Brazilian police search Jair Bolsonaro mansion and arrest aide

Officers stand guard near the house of former Brazilian president Jair Bolsonaro in Brasília
Officers stand guard near the house of the former Brazilian president Jair Bolsonaro in Brasília on Wednesday. Photograph: Adriano Machado/Reuters

Federal police have searched the mansion of Brazil’s former president Jair Bolsonaro and arrested one of his closest aides as part of an investigation into suspected criminal efforts to fake Covid-19 vaccination records in order to travel to the US.

Lt Col Mauro Cid Barbosa, described by the Brazilian press as Bolsonaro’s “right-hand man”, was one of six people arrested on Wednesday morning as police raided multiple addresses in the capital, Brasília, and Rio de Janeiro.

Two of Bolsonaro’s security guards were also taken into custody. The ex-president had initially been expected to be questioned later on Wednesday but was reportedly refusing to appear before police. Bolsonaro’s mobile phone was seized at his residence in Brasília and he was obliged to hand over the password after initially resisting.

Federal police reportedly believe a series of official Covid vaccination records were falsified on Brazil’s health ministry database in order to produce bogus vaccination certificates that would permit international travel, including to the US.

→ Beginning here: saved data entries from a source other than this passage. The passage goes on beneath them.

==> src/verilog/axil_pkg.sv <==
// AXI4-Lite types for the 16-byte debug register window; no burst or protection signals
package axil_pkg;

	typedef logic [3:0] axil_addr_t;
	typedef logic [31:0] axil_data_t;
	typedef logic [3:0] axil_strb_t;
	typedef logic [1:0] axil_resp_t;

	localparam axil_resp_t RESP_OKAY = 2'b00;
	localparam axil_resp_t RESP_SLVERR = 2'b10;
	localparam axil_resp_t RESP_DECERR = 2'b11;

	// register map, word aligned
	localparam axil_addr_t REG_VALUE = 4'h0;
	localparam axil_addr_t REG_DOTS = 4'h4;
	localparam axil_addr_t REG_LEDS = 4'h8;
	// read-only frame counter
	localparam axil_addr_t REG_STATUS = 4'hC;

	// master to slave
	typedef struct packed {
		axil_addr_t awaddr;
		logic awvalid;
		axil_data_t wdata;
		axil_strb_t wstrb;
		logic wvalid;
		logic bready;
		axil_addr_t araddr;
		logic arvalid;
		logic rready;
	} axil_req_t;

	// slave to master
	typedef struct packed {
		logic awready;
		logic wready;
		axil_resp_t bresp;
		logic bvalid;
		logic arready;
		axil_data_t rdata;
		axil_resp_t rresp;
		logic rvalid;
	} axil_rsp_t;

endpackage

==> src/verilog/display_pkg.sv <==
// display types and timing; eight-digit active-low serial display, all counts in clk200m cycles
package display_pkg;

	// fixed by the display board
	localparam int DIGIT_COUNT = 8;
	localparam int FRAME_BITS = 64;

	// clk200m cycles per shifted bit, half low and half high
	localparam int BIT_CYCLES = 4;
	// cycles between frame starts, must exceed one frame plus latch
	localparam int REFRESH_CYCLES = 512;

	typedef logic [3:0] hex_digit_t;
	// bit 0 = segment a .. bit 6 = g, bit 7 = decimal point, all active low
	typedef logic [7:0] seg_code_t;
	// most significant digit in the top byte
	typedef logic [FRAME_BITS-1:0] seg_frame_t;
	typedef logic [31:0] display_value_t;
	// bit i lights the dot of digit i
	typedef logic [DIGIT_COUNT-1:0] dot_mask_t;
	typedef logic [7:0] led_pattern_t;
	typedef logic [15:0] frame_count_t;

	// what the register block hands to the encoder
	typedef struct packed {
		display_value_t value;
		dot_mask_t dots;
	} display_cfg_t;

	// board pins of the serial shift register
	typedef struct packed {
		logic seg_clk;
		logic seg_clear_n;
		logic seg_data;
		logic seg_latch;
	} seg_serial_t;

endpackage
==> src/verilog/debug_display_top.sv <==
// debug display top; single clock domain, the serial display refreshes every REFRESH_CYCLES cycles
`timescale 1ns/1ps

module debug_display_top (
	input logic clk200m,
	input logic reset,
	input axil_pkg::axil_req_t axil_req,
	output axil_pkg::axil_rsp_t axil_rsp,
	output display_pkg::led_pattern_t leds,
	output display_pkg::seg_serial_t seg_serial
);
	import display_pkg::*;

	// register block to encoder
	display_cfg_t display_cfg;
	// encoder to serializer
	seg_frame_t frame;
	// serializer back to the status counter
	logic frame_done;

	// bus side, value, dots, leds and frame counter
	debug_regs debug_regs_inst (
		.clk200m (clk200m),
		.reset (reset),
		.axil_req (axil_req),
		.axil_rsp (axil_rsp),
		.frame_done (frame_done),
		.display_cfg (display_cfg),
		.leds (leds)
	);

	// eight digits to one registered frame
	segment_frame_encoder segment_frame_encoder_inst (
		.clk200m (clk200m),
		.reset (reset),
		.display_cfg (display_cfg),
		.frame (frame)
	);

	// frame out to the board shift register
	segment_serializer segment_serializer_inst (
		.clk200m (clk200m),
		.reset (reset),
		.frame (frame),
		.seg_serial (seg_serial),
		.frame_done (frame_done)
	);

endmodule

==> src/verilog/segment_serializer.sv <==
// MSB-first serial frame output on clk200m; seg_clk is a registered pin, not a clock
`timescale 1ns/1ps

module segment_serializer (
	input logic clk200m,
	input logic reset,
	input display_pkg::seg_frame_t frame,
	output display_pkg::seg_serial_t seg_serial,
	output logic frame_done
);
	import display_pkg::*;

	typedef enum logic [1:0] {S_IDLE, S_SHIFT, S_LATCH} ser_state_t;
	typedef logic [$clog2(REFRESH_CYCLES)-1:0] refresh_count_t;
	typedef logic [$clog2(BIT_CYCLES)-1:0] bit_phase_t;
	typedef logic [$clog2(FRAME_BITS)-1:0] bit_index_t;

	ser_state_t state;
	refresh_count_t refresh_cnt;
	logic refresh_start;
	bit_phase_t phase;
	bit_phase_t phase_next;
	logic phase_last;
	bit_index_t bit_cnt;
	seg_frame_t shift_reg;
	logic seg_clk_q;
	logic seg_clear_n_q;
	logic seg_data_q;
	logic seg_latch_q;

	// free running, never stalled by the bus
	always_ff @(posedge clk200m) begin
		if (reset)
			refresh_cnt <= '0;
		else if (refresh_start)
			refresh_cnt <= '0;
		else
			refresh_cnt <= refresh_cnt + 1'b1;
	end

	assign refresh_start = (refresh_cnt == refresh_count_t'(REFRESH_CYCLES - 1));

	// bit phase, low half then high half of seg_clk
	assign phase_next = phase_last ? '0 : phase + 1'b1;
	assign phase_last = (phase == bit_phase_t'(BIT_CYCLES - 1));

	always_ff @(posedge clk200m) begin
		if (reset) begin
			state <= S_IDLE;
			phase <= '0;
			bit_cnt <= '0;
			seg_clk_q <= 1'b0;
			seg_clear_n_q <= 1'b0;
			seg_data_q <= 1'b0;
			seg_latch_q <= 1'b0;
			frame_done <= 1'b0;
		end else begin
			// clear only held through reset
			seg_clear_n_q <= 1'b1;
			frame_done <= 1'b0;
			case (state)
				S_IDLE: begin
					if (refresh_start) begin
						// first bit out while clk is low
						state <= S_SHIFT;
						phase <= '0;
						bit_cnt <= '0;
						seg_clk_q <= 1'b0;
						seg_data_q <= frame[FRAME_BITS-1];
					end
				end
				S_SHIFT: begin
					phase <= phase_next;
					seg_clk_q <= (phase_next >= bit_phase_t'(BIT_CYCLES / 2));
					if (phase_last) begin
						if (bit_cnt == bit_index_t'(FRAME_BITS - 1)) begin
							state <= S_LATCH;
							seg_data_q <= 1'b0;
							seg_latch_q <= 1'b1;
						end else begin
							// next bit changes on the falling edge
							bit_cnt <= bit_cnt + 1'b1;
							seg_data_q <= shift_reg[FRAME_BITS-1];
						end
					end
				end
				S_LATCH: begin
					// latch high for one bit time
					phase <= phase_next;
					if (phase_last) begin
						state <= S_IDLE;
						seg_latch_q <= 1'b0;
						frame_done <= 1'b1;
					end
				end
				default: state <= S_IDLE;
			endcase
		end
	end

	// snapshot at refresh start without the bit already on the pin, shifted once per bit
	always_ff @(posedge clk200m) begin
		if (state == S_IDLE && refresh_start)
			shift_reg <= {frame[FRAME_BITS-2:0], 1'b0};
		else if (state == S_SHIFT && phase_last)
			shift_reg <= {shift_reg[FRAME_BITS-2:0], 1'b0};
	end

	assign seg_serial.seg_clk = seg_clk_q;
	assign seg_serial.seg_clear_n = seg_clear_n_q;
	assign seg_serial.seg_data = seg_data_q;
	assign seg_serial.seg_latch = seg_latch_q;

endmodule

==> src/verilog/segment_frame_encoder.sv <==
// hex to seven-segment frame, one cycle latency; blank frame while in reset
`timescale 1ns/1ps

module segment_frame_encoder (
	input logic clk200m,
	input logic reset,
	input display_pkg::display_cfg_t display_cfg,
	output display_pkg::seg_frame_t frame
);
	import display_pkg::*;

	seg_frame_t next_frame;

	// table is active high, inverted once at the end
	function automatic seg_code_t encode_digit(input hex_digit_t digit, input logic dot);
		logic [6:0] lit;
		case (digit)
			4'h0: lit = 7'h3F;
			4'h1: lit = 7'h06;
			4'h2: lit = 7'h5B;
			4'h3: lit = 7'h4F;
			4'h4: lit = 7'h66;
			4'h5: lit = 7'h6D;
			4'h6: lit = 7'h7D;
			4'h7: lit = 7'h07;
			4'h8: lit = 7'h7F;
			4'h9: lit = 7'h6F;
			// lower case b and d, others upper
			4'hA: lit = 7'h77;
			4'hB: lit = 7'h7C;
			4'hC: lit = 7'h39;
			4'hD: lit = 7'h5E;
			4'hE: lit = 7'h79;
			default: lit = 7'h71;
		endcase
		return ~{dot, lit};
	endfunction

	// digit i goes to byte i
	always_comb begin
		for (int i = 0; i < DIGIT_COUNT; i++) begin
			next_frame[i*8 +: 8] = encode_digit(display_cfg.value[i*4 +: 4],
				display_cfg.dots[i]);
		end
	end

	always_ff @(posedge clk200m) begin
		if (reset)
			// all segments dark
			frame <= '1;
		else
			frame <= next_frame;
	end

endmodule

==> src/verilog/debug_regs.sv <==
// AXI4-Lite slave, one write and one read in flight; master must hold valid until ready
`timescale 1ns/1ps

module debug_regs (
	input logic clk200m,
	input logic reset,
	input axil_pkg::axil_req_t axil_req,
	output axil_pkg::axil_rsp_t axil_rsp,
	input logic frame_done,
	output display_pkg::display_cfg_t display_cfg,
	output display_pkg::led_pattern_t leds
);
	import axil_pkg::*;
	import display_pkg::*;

	typedef enum logic [1:0] {WR_IDLE, WR_ACCEPT, WR_RESP} wr_state_t;
	typedef enum logic [1:0] {RD_IDLE, RD_ACCEPT, RD_RESP} rd_state_t;

	wr_state_t wr_state;
	rd_state_t rd_state;
	display_value_t value_reg;
	dot_mask_t dots_reg;
	led_pattern_t leds_reg;
	frame_count_t frame_count;
	axil_resp_t wr_resp;
	axil_resp_t rd_resp;
	axil_data_t rd_data;
	axil_resp_t bresp_reg;
	axil_resp_t rresp_reg;
	axil_data_t rdata_reg;

	// byte lanes with strobe set take the new data
	function automatic axil_data_t merge_bytes(input axil_data_t old_data,
			input axil_data_t new_data, input axil_strb_t strb);
		axil_data_t merged;
		merged = old_data;
		for (int b = 0; b < 4; b++) begin
			if (strb[b])
				merged[b*8 +: 8] = new_data[b*8 +: 8];
		end
		return merged;
	endfunction

	// write decode, status is read only
	always_comb begin
		case (axil_req.awaddr)
			REG_VALUE, REG_DOTS, REG_LEDS: wr_resp = RESP_OKAY;
			REG_STATUS: wr_resp = RESP_SLVERR;
			default: wr_resp = RESP_DECERR;
		endcase
	end

	// read decode, narrow registers zero extended
	always_comb begin
		rd_resp = RESP_OKAY;
		case (axil_req.araddr)
			REG_VALUE: rd_data = value_reg;
			REG_DOTS: rd_data = {24'b0, dots_reg};
			REG_LEDS: rd_data = {24'b0, leds_reg};
			REG_STATUS: rd_data = {16'b0, frame_count};
			default: begin
				// unaligned
				rd_data = '0;
				rd_resp = RESP_DECERR;
			end
		endcase
	end

	// write channel, ready pulse one cycle after both valids
	always_ff @(posedge clk200m) begin
		if (reset) begin
			wr_state <= WR_IDLE;
			value_reg <= '0;
			dots_reg <= '0;
			leds_reg <= '0;
		end else begin
			case (wr_state)
				WR_IDLE: begin
					if (axil_req.awvalid && axil_req.wvalid)
						wr_state <= WR_ACCEPT;
				end
				WR_ACCEPT: begin
					// handshake happens here, register update with it
					wr_state <= WR_RESP;
					case (axil_req.awaddr)
						REG_VALUE: value_reg <= merge_bytes(value_reg, axil_req.wdata,
							axil_req.wstrb);
						REG_DOTS: if (axil_req.wstrb[0]) dots_reg <= axil_req.wdata[7:0];
						REG_LEDS: if (axil_req.wstrb[0]) leds_reg <= axil_req.wdata[7:0];
						default: ;
					endcase
				end
				WR_RESP: begin
					if (axil_req.bready)
						wr_state <= WR_IDLE;
				end
				default: wr_state <= WR_IDLE;
			endcase
		end
	end

	// read channel, same shape as write
	always_ff @(posedge clk200m) begin
		if (reset) begin
			rd_state <= RD_IDLE;
		end else begin
			case (rd_state)
				RD_IDLE: if (axil_req.arvalid) rd_state <= RD_ACCEPT;
				RD_ACCEPT: rd_state <= RD_RESP;
				RD_RESP: if (axil_req.rready) rd_state <= RD_IDLE;
				default: rd_state <= RD_IDLE;
			endcase
		end
	end

	// response payload captured at the handshake
	always_ff @(posedge clk200m) begin
		if (wr_state == WR_ACCEPT)
			bresp_reg <= wr_resp;
		if (rd_state == RD_ACCEPT) begin
			rdata_reg <= rd_data;
			rresp_reg <= rd_resp;
		end
	end

	// frames sent, wraps at 2^16
	always_ff @(posedge clk200m) begin
		if (reset)
			frame_count <= '0;
		else if (frame_done)
			frame_count <= frame_count + 1'b1;
	end

	always_comb begin
		axil_rsp.awready = (wr_state == WR_ACCEPT);
		axil_rsp.wready = (wr_state == WR_ACCEPT);
		axil_rsp.bvalid = (wr_state == WR_RESP);
		axil_rsp.bresp = bresp_reg;
		axil_rsp.arready = (rd_state == RD_ACCEPT);
		axil_rsp.rvalid = (rd_state == RD_RESP);
		axil_rsp.rdata = rdata_reg;
		axil_rsp.rresp = rresp_reg;
	end

	assign display_cfg.value = value_reg;
	assign display_cfg.dots = dots_reg;
	assign leds = leds_reg;

endmodule

==> config.mk <==
export PLATFORM = sky130hd
export DESIGN_NAME = debug_display_top
export DESIGN_NICKNAME = d
export VERILOG_FILES = /design/src/verilog/axil_pkg.sv /design/src/verilog/display_pkg.sv /design/src/verilog/debug_display_top.sv /design/src/verilog/segment_serializer.sv /design/src/verilog/segment_frame_encoder.sv /design/src/verilog/debug_regs.sv
export SDC_FILE = /design/constraint.sdc
export NUM_CORES = 1
export LEC_CHECK = 0
export BUFFER_PORTS_ARGS = -buffer_cell sky130_fd_sc_hd__buf_4
export CORE_MARGIN = 2
export CORE_UTILIZATION = 30
export DETAILED_ROUTE_END_ITERATION = 7
export GPL_ROUTABILITY_DRIVEN = 0
export GPL_TIMING_DRIVEN = 0
export PLACE_DENSITY = 0.53
export SETUP_SLACK_MARGIN = 0.02
export SLEW_MARGIN = 10
export SYNTH_ARGS = -nofsm -noshare
export SYNTH_HDL_FRONTEND = slang
export SYNTH_SLANG_ARGS = --single-unit
==> constraint.sdc <==
create_clock -name clk200m -period 4.6 [get_ports clk200m]
set_input_delay 0.92 -clock clk200m [delete_from_list [all_inputs] [get_ports clk200m]]
set_output_delay 0.92 -clock clk200m [all_outputs]
set_load 0.02 [all_outputs]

The supposedly falsified records include those of Bolsonaro, his 12-year-old daughter, Laura, and Mauro Cid Barbosa and his family.

False details were reportedly inserted into the health ministry’s database between November 2021 and December last year, which was Bolsonaro’s last month in power after he lost October’s presidential election to his leftwing rival Luiz Inácio Lula da Silva.

Bolsonaro has faced international condemnation for his reckless and anti-scientific handling of Brazil’s Covid outbreak, which has claimed more than 700,000 lives. The far-right politician repeatedly undermined containment and vaccination efforts against a disease he dismissed as a “little flu”.

Bolsonaro repeatedly claimed he had refused to be vaccinated himself, although he refused to make his vaccination records public to back up that claim.

Last week Lula, who took office in January, said Bolsonaro should be brought before a court for his actions during that “slaughter”.

Bolsonaro’s political opponents voiced elation on Wednesday morning as news of the operation spread.

“Brazil was governed by a group of Hollywood-style gangsters,” tweeted the leftwing congressman Guilherme Boulos.

Bolsonaro is facing an assortment of investigations into suspected crimes and transgressions and no longer enjoys immunity from prosecution having left power at the end of last year. The 68-year-old populist is widely expected to be stripped of his political rights in the coming weeks.

“Good morning and [have] a nice Wednesday,” Lula tweeted, as police investigators continued their search of Bolsonaro’s villa.

Speaking outside his mansion, Bolsonaro told reporters he felt “surprised” at the police visit and denied involvement in any “adulteration”.

“I wasn’t vaccinated. Full stop,” said the former president, who made three trips to the US during the period being investigated by police. “I have nothing else to say,” Bolsonaro added.

A longstanding associate of Brazil’s former president, Cid was Bolsonaro’s aide-de-camp during his tumultuous four-year administration and was controversially put in charge of a specialist army battalion near Brasília at the end of Bolsonaro’s 2019-2023 presidency.

Lula’s order for Cid’s removal sparked a major crisis after hardcore Bolsonaro supporters ransacked the presidential palace, congress and supreme court on 8 January this year. The head of the Brazilian army, Gen Júlio Cesar de Arruda, reportedly refused to carry out the new president’s order and was himself sacked.

Another of those arrested was Max Guilherme Machado de Moura, a former special forces police operative also considered one of Bolsonaro’s closest and most loyal aides.

In a statement, federal police said they were investigating possible offences including the infringement of public health rules aimed at preventing the introduction or spread of a contagious disease, criminal association and the corruption of minors.

Their investigation has been named Venire, a reference to the Latin maxim venire contra factum proprium: “No one may set himself in contradiction to his own previous conduct”.